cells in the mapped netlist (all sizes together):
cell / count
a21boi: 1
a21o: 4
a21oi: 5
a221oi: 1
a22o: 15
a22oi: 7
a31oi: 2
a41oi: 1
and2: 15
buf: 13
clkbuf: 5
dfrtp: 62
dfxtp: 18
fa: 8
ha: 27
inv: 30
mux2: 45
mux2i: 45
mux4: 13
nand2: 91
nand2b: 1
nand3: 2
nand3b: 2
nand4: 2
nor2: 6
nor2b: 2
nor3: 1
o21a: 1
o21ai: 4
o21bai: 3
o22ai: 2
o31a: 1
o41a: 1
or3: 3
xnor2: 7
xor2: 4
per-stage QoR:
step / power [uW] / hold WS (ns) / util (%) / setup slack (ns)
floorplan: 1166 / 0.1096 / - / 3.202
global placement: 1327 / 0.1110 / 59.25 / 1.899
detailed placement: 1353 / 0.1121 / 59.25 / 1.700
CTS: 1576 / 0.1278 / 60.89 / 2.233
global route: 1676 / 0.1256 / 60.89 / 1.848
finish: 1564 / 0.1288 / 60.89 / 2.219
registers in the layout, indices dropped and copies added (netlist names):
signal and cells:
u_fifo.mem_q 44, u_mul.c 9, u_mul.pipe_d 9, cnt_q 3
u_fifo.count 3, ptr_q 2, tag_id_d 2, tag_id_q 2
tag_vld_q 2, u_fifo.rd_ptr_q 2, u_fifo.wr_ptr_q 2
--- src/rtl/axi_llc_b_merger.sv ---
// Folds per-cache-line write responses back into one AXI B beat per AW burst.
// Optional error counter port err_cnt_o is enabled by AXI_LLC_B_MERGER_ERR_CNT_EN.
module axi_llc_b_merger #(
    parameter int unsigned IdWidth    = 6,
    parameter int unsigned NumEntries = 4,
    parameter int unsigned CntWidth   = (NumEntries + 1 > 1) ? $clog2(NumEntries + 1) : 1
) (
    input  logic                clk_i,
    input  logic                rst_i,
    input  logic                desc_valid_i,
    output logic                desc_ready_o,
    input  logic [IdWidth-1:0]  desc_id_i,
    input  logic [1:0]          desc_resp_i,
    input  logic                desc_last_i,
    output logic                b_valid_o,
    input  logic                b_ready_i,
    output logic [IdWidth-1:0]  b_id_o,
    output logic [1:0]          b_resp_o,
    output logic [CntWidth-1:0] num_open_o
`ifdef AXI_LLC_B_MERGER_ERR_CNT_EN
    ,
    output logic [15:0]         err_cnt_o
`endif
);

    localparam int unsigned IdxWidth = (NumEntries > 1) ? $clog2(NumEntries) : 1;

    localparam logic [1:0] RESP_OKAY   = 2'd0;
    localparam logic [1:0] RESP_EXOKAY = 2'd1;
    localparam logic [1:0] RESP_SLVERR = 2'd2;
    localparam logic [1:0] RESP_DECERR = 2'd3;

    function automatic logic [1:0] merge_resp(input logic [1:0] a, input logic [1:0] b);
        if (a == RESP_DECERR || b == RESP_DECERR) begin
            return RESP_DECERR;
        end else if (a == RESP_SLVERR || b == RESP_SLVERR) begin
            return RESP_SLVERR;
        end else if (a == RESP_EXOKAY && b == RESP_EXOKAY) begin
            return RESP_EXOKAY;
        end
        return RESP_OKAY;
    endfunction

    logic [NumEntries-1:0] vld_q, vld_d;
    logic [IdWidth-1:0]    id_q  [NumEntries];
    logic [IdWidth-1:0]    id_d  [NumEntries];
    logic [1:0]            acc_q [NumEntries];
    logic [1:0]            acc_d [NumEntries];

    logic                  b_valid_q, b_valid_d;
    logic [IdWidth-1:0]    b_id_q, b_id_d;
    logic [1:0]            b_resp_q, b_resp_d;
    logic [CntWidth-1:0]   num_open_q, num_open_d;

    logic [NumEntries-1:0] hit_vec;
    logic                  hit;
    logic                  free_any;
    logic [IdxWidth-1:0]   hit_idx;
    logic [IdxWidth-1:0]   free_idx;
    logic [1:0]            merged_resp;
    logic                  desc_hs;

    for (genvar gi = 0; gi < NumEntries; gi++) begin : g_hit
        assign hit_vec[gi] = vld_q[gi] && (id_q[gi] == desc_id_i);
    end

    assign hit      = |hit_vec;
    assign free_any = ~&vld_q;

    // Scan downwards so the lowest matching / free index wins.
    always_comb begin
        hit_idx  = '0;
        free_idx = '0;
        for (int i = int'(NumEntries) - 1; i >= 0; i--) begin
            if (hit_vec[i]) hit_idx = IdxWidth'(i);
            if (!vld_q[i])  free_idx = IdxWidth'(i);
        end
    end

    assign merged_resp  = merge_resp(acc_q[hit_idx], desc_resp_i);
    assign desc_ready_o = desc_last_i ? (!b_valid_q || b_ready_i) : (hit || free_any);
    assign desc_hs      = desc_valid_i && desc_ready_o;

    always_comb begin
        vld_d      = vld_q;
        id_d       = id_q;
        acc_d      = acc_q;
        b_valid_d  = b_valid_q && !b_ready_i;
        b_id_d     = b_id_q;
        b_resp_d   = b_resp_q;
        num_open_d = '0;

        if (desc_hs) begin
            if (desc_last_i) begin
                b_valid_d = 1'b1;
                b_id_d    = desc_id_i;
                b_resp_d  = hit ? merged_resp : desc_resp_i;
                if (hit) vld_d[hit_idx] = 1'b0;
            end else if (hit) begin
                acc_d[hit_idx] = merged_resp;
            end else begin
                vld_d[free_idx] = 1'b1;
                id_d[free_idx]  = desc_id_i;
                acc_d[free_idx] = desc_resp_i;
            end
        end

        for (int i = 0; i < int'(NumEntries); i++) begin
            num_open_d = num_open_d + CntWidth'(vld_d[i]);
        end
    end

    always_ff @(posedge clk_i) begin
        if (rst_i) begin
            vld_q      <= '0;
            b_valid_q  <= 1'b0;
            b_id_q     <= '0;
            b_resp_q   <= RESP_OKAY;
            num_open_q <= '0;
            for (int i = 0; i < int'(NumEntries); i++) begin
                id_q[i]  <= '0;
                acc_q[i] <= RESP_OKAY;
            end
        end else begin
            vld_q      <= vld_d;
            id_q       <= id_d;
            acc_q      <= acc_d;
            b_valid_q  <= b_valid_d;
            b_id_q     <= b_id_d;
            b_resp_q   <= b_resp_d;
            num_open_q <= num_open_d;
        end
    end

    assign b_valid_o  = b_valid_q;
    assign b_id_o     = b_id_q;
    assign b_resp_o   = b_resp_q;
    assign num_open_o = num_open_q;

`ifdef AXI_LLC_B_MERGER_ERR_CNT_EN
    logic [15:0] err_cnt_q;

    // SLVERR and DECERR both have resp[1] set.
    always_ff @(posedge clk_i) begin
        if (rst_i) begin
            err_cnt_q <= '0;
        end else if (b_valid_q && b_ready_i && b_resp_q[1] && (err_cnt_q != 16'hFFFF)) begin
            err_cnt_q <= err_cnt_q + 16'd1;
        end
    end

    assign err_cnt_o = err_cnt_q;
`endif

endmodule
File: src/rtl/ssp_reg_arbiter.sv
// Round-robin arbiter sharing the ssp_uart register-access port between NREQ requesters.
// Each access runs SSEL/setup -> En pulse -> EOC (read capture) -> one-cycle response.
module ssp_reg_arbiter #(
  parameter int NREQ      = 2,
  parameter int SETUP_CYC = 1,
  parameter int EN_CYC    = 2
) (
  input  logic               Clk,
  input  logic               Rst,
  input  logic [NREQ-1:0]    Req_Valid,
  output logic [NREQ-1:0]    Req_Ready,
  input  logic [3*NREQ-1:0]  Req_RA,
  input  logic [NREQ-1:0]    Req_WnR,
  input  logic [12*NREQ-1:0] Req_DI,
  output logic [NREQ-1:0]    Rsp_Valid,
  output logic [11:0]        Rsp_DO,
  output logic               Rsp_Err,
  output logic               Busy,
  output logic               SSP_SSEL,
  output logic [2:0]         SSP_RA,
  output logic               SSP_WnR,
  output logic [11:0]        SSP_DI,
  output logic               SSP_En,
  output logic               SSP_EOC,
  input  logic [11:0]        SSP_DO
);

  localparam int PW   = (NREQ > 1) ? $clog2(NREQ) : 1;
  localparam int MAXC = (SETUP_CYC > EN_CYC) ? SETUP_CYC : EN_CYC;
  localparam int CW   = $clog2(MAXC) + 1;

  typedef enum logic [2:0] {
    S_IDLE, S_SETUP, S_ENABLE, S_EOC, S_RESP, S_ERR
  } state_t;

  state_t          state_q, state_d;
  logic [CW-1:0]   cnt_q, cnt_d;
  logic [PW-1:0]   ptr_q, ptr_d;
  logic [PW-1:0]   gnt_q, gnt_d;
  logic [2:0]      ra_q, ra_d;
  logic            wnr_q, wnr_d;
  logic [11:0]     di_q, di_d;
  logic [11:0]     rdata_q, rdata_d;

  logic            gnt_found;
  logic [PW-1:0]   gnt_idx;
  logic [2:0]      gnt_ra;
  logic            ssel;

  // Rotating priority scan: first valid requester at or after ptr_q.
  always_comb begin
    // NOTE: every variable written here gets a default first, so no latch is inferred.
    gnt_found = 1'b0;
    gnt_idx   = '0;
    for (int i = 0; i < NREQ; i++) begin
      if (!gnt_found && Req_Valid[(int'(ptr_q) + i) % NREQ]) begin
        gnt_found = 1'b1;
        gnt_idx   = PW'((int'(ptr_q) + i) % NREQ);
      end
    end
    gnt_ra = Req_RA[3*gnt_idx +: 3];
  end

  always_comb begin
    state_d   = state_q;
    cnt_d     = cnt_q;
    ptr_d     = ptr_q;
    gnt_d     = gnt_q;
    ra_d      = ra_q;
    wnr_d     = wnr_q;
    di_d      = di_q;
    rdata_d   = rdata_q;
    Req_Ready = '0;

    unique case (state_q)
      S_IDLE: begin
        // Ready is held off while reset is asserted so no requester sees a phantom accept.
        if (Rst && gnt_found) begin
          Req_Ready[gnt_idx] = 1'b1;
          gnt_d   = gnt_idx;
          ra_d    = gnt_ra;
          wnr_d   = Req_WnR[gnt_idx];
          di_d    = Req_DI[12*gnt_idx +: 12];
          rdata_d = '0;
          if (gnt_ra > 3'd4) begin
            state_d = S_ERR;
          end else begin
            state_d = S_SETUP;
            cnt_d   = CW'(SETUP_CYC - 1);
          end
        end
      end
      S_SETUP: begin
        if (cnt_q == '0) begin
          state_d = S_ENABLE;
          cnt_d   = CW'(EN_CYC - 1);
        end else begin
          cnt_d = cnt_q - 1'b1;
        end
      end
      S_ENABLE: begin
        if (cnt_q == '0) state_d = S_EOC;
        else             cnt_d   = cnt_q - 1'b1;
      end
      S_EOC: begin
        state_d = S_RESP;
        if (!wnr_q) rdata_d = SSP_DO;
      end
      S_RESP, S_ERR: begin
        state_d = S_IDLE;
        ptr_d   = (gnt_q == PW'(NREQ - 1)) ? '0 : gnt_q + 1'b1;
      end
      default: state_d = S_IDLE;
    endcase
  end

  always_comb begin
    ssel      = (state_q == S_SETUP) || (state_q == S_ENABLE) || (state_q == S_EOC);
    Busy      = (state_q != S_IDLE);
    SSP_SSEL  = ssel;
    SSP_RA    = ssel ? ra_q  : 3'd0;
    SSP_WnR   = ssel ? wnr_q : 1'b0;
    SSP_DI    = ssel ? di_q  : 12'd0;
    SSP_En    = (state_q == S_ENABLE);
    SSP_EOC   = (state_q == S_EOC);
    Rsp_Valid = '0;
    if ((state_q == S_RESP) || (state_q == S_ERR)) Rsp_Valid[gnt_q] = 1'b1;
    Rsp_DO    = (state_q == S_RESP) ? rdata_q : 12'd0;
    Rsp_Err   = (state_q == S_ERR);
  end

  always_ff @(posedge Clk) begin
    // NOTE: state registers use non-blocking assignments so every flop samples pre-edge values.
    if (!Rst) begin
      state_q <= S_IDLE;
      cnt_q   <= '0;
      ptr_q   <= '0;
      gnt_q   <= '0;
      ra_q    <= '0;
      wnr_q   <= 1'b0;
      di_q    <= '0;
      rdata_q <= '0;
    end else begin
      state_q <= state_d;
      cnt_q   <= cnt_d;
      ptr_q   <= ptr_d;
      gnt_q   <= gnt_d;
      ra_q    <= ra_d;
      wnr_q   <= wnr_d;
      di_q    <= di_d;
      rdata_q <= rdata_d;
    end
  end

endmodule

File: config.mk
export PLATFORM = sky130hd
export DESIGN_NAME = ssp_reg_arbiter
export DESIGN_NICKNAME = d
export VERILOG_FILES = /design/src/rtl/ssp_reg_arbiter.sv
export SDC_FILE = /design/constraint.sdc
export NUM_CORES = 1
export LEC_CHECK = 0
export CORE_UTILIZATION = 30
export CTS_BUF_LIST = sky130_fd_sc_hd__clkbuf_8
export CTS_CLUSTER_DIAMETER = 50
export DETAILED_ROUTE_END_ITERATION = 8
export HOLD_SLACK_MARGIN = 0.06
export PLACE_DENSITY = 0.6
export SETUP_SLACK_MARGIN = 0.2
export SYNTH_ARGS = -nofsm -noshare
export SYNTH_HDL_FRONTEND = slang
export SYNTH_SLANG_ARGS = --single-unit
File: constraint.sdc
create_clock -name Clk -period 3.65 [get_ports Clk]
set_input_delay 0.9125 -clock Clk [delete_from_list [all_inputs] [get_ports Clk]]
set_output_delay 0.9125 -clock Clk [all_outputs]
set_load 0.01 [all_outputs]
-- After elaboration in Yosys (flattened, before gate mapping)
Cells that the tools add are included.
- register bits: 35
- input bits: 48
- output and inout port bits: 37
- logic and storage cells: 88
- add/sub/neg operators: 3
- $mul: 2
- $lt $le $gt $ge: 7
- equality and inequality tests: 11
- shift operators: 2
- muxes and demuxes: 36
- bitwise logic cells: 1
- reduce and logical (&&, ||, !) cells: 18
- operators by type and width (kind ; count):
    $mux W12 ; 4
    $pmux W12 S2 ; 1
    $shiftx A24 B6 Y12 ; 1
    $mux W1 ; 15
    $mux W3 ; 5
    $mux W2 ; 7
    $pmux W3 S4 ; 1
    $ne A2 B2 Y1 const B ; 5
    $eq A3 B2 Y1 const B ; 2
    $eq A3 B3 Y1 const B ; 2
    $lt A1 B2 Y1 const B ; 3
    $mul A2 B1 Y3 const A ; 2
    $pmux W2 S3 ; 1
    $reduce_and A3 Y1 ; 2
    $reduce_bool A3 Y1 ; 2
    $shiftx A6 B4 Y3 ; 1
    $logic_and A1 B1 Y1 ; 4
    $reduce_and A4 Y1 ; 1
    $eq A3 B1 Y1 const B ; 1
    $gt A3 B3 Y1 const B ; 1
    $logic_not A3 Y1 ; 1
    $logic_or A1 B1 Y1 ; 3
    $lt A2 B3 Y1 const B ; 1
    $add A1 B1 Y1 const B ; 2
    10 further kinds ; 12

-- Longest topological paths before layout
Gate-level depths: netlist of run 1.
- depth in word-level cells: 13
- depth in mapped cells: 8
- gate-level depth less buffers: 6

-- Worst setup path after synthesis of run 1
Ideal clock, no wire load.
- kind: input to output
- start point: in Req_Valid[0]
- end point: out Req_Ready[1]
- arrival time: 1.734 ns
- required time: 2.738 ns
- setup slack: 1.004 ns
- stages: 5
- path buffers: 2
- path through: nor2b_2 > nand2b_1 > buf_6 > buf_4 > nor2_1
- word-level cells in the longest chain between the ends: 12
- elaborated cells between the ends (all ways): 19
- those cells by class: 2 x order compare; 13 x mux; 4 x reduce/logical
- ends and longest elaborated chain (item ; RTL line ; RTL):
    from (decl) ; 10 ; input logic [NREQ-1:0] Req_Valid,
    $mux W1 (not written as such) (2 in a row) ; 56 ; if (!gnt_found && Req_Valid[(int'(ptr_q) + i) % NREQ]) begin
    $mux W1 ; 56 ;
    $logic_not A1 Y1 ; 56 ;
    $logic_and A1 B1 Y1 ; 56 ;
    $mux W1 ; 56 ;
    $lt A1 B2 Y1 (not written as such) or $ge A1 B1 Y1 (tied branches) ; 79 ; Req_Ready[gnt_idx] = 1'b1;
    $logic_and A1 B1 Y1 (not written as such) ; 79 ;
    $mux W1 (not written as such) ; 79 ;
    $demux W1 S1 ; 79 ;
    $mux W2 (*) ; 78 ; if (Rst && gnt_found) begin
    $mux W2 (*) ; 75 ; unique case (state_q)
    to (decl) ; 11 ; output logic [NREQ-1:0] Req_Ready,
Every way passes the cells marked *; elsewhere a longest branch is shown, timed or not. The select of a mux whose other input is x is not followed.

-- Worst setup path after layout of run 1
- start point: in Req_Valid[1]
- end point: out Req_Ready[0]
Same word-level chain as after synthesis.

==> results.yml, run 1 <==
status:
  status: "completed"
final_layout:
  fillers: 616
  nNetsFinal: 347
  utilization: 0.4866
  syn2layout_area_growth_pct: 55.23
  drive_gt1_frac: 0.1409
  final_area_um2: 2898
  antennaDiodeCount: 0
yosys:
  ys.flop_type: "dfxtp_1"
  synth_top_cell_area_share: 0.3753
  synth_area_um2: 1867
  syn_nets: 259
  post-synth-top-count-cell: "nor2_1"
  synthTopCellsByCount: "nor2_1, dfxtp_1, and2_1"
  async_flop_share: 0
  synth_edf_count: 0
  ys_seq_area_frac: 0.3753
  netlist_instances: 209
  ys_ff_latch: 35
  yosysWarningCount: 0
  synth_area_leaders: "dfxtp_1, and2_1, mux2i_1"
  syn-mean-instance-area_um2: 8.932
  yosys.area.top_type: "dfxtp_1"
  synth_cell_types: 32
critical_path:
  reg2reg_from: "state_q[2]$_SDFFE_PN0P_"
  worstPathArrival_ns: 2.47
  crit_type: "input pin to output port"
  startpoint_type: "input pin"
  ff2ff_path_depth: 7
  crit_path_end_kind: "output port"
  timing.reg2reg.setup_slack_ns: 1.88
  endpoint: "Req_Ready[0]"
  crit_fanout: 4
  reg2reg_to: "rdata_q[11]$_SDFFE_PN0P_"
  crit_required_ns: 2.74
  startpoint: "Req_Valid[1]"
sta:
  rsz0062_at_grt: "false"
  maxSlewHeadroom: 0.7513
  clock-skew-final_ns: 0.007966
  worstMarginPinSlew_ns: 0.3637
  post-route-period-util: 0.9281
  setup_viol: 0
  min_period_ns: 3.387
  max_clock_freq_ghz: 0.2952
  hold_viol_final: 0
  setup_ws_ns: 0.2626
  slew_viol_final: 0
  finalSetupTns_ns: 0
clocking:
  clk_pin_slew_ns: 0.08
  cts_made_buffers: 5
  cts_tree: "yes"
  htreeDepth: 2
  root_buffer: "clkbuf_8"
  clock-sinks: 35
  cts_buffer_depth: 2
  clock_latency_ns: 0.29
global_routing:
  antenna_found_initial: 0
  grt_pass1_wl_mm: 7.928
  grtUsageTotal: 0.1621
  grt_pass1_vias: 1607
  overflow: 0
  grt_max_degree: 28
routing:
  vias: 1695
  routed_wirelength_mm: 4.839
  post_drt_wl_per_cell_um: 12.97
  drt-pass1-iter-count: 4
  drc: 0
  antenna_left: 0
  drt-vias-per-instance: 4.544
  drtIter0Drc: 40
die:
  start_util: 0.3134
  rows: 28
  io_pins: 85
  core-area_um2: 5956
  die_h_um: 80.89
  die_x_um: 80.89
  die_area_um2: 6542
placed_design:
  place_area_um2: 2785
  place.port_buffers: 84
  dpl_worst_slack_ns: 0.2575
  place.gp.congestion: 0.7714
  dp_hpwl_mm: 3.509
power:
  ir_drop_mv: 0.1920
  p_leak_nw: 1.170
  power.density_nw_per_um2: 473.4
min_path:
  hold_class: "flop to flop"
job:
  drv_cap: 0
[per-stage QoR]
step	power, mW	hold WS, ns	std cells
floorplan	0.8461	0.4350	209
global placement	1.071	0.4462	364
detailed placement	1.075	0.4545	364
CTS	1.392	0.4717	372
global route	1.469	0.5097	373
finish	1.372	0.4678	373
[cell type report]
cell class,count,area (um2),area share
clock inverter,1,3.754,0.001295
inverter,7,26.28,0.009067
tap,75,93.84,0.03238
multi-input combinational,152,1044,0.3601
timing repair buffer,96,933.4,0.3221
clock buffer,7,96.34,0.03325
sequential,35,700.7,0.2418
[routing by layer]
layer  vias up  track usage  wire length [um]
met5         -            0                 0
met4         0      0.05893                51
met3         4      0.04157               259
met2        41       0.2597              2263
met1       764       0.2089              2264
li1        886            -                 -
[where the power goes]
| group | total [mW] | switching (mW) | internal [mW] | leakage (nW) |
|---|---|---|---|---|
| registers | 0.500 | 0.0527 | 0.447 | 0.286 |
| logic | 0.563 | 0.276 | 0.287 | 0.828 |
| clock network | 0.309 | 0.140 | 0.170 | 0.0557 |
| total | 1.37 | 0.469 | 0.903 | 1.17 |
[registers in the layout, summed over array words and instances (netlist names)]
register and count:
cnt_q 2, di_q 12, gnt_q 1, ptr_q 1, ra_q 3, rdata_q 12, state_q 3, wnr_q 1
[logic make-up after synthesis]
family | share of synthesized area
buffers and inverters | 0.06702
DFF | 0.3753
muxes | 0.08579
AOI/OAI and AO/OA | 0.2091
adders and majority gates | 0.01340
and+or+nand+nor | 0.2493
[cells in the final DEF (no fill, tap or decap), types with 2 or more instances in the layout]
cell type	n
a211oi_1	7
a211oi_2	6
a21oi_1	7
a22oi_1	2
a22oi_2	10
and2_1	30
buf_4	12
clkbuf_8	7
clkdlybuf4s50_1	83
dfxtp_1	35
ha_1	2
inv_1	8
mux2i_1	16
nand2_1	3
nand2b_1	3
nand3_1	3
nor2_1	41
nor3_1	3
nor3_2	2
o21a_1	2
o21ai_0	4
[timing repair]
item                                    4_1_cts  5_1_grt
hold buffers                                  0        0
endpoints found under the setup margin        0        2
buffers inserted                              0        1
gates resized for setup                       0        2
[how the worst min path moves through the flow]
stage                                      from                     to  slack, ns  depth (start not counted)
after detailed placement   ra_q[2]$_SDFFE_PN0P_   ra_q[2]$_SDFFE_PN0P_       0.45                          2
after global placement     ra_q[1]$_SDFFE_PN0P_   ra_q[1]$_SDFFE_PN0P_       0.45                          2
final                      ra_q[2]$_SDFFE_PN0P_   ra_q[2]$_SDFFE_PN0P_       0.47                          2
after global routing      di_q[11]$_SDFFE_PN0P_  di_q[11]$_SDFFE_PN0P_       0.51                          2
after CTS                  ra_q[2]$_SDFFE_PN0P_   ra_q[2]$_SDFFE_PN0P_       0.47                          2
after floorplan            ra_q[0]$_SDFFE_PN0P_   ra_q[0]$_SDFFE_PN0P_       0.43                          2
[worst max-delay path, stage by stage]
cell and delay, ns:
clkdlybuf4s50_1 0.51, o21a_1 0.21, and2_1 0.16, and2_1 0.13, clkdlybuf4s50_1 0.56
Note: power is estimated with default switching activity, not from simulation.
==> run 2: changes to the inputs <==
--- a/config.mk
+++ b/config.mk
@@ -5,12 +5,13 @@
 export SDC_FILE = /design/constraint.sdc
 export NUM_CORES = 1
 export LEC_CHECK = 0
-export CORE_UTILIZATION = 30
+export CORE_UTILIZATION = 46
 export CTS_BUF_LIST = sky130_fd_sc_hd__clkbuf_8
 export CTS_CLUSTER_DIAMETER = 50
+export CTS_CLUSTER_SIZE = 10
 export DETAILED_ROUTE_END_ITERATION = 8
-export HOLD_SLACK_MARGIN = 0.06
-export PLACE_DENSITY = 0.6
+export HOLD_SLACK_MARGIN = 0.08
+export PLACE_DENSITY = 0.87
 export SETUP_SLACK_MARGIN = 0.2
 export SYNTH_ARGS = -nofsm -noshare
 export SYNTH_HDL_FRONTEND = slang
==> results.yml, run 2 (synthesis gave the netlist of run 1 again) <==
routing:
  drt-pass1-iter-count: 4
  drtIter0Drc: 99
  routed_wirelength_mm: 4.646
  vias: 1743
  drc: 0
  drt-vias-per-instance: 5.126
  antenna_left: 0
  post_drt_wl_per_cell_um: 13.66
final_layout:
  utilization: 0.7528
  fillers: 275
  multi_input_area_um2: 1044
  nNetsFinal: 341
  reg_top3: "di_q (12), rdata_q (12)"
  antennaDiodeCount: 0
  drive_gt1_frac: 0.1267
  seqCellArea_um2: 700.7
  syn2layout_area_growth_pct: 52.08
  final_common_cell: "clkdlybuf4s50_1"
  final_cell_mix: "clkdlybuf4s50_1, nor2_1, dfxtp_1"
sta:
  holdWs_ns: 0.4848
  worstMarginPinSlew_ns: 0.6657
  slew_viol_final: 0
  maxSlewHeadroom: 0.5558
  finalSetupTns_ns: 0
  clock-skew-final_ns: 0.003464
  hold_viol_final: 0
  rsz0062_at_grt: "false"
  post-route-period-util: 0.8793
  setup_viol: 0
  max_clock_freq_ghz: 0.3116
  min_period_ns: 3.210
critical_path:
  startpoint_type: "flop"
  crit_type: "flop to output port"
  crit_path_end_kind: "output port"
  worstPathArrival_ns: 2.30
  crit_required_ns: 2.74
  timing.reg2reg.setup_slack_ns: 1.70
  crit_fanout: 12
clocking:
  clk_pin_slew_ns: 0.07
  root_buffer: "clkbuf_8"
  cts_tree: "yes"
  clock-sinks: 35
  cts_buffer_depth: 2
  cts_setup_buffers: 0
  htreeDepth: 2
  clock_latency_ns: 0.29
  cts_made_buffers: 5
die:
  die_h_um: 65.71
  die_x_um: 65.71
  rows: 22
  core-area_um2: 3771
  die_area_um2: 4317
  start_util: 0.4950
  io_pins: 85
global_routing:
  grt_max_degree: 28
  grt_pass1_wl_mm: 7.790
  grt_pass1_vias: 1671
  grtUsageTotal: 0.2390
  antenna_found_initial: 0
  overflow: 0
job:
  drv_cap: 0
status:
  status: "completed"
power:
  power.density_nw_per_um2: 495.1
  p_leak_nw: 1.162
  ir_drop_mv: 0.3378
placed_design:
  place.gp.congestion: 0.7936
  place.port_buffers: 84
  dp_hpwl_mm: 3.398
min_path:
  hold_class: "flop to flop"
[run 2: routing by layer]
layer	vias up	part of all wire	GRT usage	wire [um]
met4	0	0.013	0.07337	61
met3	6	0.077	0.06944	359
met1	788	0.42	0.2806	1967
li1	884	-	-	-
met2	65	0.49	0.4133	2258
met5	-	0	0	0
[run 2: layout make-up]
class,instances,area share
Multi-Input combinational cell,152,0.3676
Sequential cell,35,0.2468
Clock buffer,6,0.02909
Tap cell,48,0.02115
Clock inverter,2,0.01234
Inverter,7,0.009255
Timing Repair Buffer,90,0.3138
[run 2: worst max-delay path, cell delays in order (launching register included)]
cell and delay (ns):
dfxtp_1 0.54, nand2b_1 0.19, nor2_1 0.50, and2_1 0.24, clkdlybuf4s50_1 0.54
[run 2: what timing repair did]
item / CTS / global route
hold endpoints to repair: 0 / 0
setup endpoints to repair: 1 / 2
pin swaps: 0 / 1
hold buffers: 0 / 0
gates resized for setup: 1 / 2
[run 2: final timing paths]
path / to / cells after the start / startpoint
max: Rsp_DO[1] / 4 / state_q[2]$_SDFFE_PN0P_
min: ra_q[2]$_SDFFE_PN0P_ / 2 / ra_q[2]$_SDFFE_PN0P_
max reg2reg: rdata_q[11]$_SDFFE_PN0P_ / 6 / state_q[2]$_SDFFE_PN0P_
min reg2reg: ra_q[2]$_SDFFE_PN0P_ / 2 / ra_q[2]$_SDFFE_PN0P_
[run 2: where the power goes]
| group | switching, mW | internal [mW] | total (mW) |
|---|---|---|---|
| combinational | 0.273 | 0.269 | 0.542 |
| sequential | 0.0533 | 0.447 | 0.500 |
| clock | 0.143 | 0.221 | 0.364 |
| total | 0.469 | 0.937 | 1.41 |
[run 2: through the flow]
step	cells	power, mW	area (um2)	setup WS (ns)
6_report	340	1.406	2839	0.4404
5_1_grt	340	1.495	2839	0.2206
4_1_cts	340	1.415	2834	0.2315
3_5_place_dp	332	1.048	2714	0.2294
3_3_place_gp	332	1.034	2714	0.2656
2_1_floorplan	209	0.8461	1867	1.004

....

Exercise goal:
Using the material above, transcribe exactly the lines from the line with "end else if (b_valid_q" to the line with "localparam int PW"; both count, and nothing else goes in.

Solution for this problem:
        end else if (b_valid_q && b_ready_i && b_resp_q[1] && (err_cnt_q != 16'hFFFF)) begin
            err_cnt_q <= err_cnt_q + 16'd1;
        end
    end

    assign err_cnt_o = err_cnt_q;
`endif

endmodule
File: src/rtl/ssp_reg_arbiter.sv
// Round-robin arbiter sharing the ssp_uart register-access port between NREQ requesters.
// Each access runs SSEL/setup -> En pulse -> EOC (read capture) -> one-cycle response.
module ssp_reg_arbiter #(
  parameter int NREQ      = 2,
  parameter int SETUP_CYC = 1,
  parameter int EN_CYC    = 2
) (
  input  logic               Clk,
  input  logic               Rst,
  input  logic [NREQ-1:0]    Req_Valid,
  output logic [NREQ-1:0]    Req_Ready,
  input  logic [3*NREQ-1:0]  Req_RA,
  input  logic [NREQ-1:0]    Req_WnR,
  input  logic [12*NREQ-1:0] Req_DI,
  output logic [NREQ-1:0]    Rsp_Valid,
  output logic [11:0]        Rsp_DO,
  output logic               Rsp_Err,
  output logic               Busy,
  output logic               SSP_SSEL,
  output logic [2:0]         SSP_RA,
  output logic               SSP_WnR,
  output logic [11:0]        SSP_DI,
  output logic               SSP_En,
  output logic               SSP_EOC,
  input  logic [11:0]        SSP_DO
);

  localparam int PW   = (NREQ > 1) ? $clog2(NREQ) : 1;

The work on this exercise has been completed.